The differences between models are noteworthy. LLaMA 2's higher overall values might indicate a different internal scaling or a stronger effect at each depth. The high variance and outliers in Mixtral, a Mixture-of-Experts model, could reflect the specialized routing of tokens to different expert sub-networks, leading to more diverse activation patterns at certain depths (like Depth 2), which manifests as a wider spread and more extreme values in the metric.

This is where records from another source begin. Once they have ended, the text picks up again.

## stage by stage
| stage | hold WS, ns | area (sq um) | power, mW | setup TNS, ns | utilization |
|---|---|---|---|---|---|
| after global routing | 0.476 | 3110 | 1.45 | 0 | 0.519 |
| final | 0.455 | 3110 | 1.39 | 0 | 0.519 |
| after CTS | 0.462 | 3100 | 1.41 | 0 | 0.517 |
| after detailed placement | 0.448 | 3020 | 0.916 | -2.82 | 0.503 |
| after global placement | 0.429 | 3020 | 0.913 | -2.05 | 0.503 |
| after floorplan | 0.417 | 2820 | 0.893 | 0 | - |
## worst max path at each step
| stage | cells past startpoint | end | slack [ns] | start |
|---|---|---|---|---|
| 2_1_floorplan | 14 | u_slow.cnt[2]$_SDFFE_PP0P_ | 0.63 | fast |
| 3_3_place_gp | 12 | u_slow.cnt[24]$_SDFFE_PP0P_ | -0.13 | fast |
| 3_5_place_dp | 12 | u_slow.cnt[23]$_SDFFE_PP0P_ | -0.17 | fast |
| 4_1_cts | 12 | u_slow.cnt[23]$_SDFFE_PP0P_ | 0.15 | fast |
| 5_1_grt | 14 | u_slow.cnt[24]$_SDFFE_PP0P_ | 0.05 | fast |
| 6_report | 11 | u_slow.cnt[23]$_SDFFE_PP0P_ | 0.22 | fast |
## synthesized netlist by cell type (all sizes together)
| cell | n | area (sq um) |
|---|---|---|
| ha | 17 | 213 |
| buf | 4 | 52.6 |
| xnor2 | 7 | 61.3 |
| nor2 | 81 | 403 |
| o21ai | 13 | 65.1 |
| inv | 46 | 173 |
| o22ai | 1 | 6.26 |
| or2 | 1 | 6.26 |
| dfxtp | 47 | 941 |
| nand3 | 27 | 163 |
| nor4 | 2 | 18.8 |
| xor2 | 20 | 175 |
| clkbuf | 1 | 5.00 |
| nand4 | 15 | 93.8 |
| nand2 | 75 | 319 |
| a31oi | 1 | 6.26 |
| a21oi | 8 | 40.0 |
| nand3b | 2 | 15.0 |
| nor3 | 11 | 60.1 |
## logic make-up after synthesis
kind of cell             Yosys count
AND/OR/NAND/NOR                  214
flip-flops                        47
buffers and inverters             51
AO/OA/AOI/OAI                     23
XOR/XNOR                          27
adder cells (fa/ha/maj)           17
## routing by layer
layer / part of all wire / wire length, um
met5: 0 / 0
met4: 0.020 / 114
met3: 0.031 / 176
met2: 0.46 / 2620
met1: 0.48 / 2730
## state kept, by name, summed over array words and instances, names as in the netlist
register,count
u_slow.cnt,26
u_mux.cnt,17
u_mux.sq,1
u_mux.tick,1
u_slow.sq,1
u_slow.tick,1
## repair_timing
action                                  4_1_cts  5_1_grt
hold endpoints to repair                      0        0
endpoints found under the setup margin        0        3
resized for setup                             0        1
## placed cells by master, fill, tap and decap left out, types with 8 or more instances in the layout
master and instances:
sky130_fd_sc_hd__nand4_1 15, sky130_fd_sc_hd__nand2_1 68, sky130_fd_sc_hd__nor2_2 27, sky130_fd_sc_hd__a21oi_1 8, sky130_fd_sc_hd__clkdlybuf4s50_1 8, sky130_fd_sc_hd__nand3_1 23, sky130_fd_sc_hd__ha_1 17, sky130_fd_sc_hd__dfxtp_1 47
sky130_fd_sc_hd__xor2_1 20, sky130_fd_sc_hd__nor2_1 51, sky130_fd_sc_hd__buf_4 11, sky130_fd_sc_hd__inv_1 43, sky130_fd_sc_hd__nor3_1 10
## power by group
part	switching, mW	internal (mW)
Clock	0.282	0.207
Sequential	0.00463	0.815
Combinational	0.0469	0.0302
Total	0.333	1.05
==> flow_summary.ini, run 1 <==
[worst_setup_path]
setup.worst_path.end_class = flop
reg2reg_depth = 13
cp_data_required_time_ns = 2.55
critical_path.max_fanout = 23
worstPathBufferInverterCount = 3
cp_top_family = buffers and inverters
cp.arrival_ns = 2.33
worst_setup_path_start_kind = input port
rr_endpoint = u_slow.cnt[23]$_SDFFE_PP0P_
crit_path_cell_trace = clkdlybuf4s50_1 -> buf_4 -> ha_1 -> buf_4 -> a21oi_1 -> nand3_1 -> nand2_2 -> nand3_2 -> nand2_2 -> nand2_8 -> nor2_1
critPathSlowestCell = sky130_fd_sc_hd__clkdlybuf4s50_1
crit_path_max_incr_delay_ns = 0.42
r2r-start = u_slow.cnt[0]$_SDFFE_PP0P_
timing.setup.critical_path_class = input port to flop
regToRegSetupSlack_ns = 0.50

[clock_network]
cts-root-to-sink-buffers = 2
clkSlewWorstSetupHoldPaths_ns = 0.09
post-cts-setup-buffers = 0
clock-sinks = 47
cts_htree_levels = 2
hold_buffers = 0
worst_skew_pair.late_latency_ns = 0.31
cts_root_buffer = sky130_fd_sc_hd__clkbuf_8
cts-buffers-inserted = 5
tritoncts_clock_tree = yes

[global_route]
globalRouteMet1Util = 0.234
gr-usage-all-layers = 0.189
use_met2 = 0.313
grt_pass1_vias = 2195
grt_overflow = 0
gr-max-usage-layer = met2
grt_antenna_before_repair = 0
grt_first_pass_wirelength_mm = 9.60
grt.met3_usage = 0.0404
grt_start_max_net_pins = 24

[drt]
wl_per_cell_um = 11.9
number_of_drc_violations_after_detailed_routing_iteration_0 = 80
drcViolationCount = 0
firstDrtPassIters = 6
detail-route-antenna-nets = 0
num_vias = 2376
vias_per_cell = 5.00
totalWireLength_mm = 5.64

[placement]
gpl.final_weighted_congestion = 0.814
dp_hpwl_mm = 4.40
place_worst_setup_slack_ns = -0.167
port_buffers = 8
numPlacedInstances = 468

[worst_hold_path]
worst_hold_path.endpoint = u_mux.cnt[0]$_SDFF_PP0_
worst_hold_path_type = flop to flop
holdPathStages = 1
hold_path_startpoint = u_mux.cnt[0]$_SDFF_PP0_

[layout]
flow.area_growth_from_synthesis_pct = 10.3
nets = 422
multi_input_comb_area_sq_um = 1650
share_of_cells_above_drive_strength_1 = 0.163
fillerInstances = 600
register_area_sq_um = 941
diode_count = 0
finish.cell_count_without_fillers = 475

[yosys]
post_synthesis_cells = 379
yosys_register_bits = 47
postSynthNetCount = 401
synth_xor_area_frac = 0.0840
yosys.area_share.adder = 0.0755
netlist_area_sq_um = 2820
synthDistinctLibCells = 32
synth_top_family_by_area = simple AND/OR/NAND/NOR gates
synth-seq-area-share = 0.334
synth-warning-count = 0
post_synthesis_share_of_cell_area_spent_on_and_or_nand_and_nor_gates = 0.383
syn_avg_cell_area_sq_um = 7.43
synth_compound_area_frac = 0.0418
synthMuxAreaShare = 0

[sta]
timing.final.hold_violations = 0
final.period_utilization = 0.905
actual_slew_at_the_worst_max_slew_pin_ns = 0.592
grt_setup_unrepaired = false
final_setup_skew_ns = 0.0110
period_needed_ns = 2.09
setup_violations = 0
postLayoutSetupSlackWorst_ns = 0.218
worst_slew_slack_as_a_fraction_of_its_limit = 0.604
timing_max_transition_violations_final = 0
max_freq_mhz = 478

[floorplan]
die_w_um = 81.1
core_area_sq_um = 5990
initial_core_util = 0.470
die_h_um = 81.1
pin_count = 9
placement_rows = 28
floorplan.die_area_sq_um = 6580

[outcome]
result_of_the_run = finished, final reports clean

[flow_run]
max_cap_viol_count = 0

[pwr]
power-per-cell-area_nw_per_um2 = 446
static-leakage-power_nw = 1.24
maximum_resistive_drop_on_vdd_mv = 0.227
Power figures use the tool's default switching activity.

This analysis suggests that depth is a critical factor for the MIN-K% metric. The presence of outliers, particularly in the MoE model, indicates that while the general trend is upward, individual data points (likely corresponding to specific tokens or sequences) can behave very differently, highlighting the complexity and non-uniformity of internal model computations.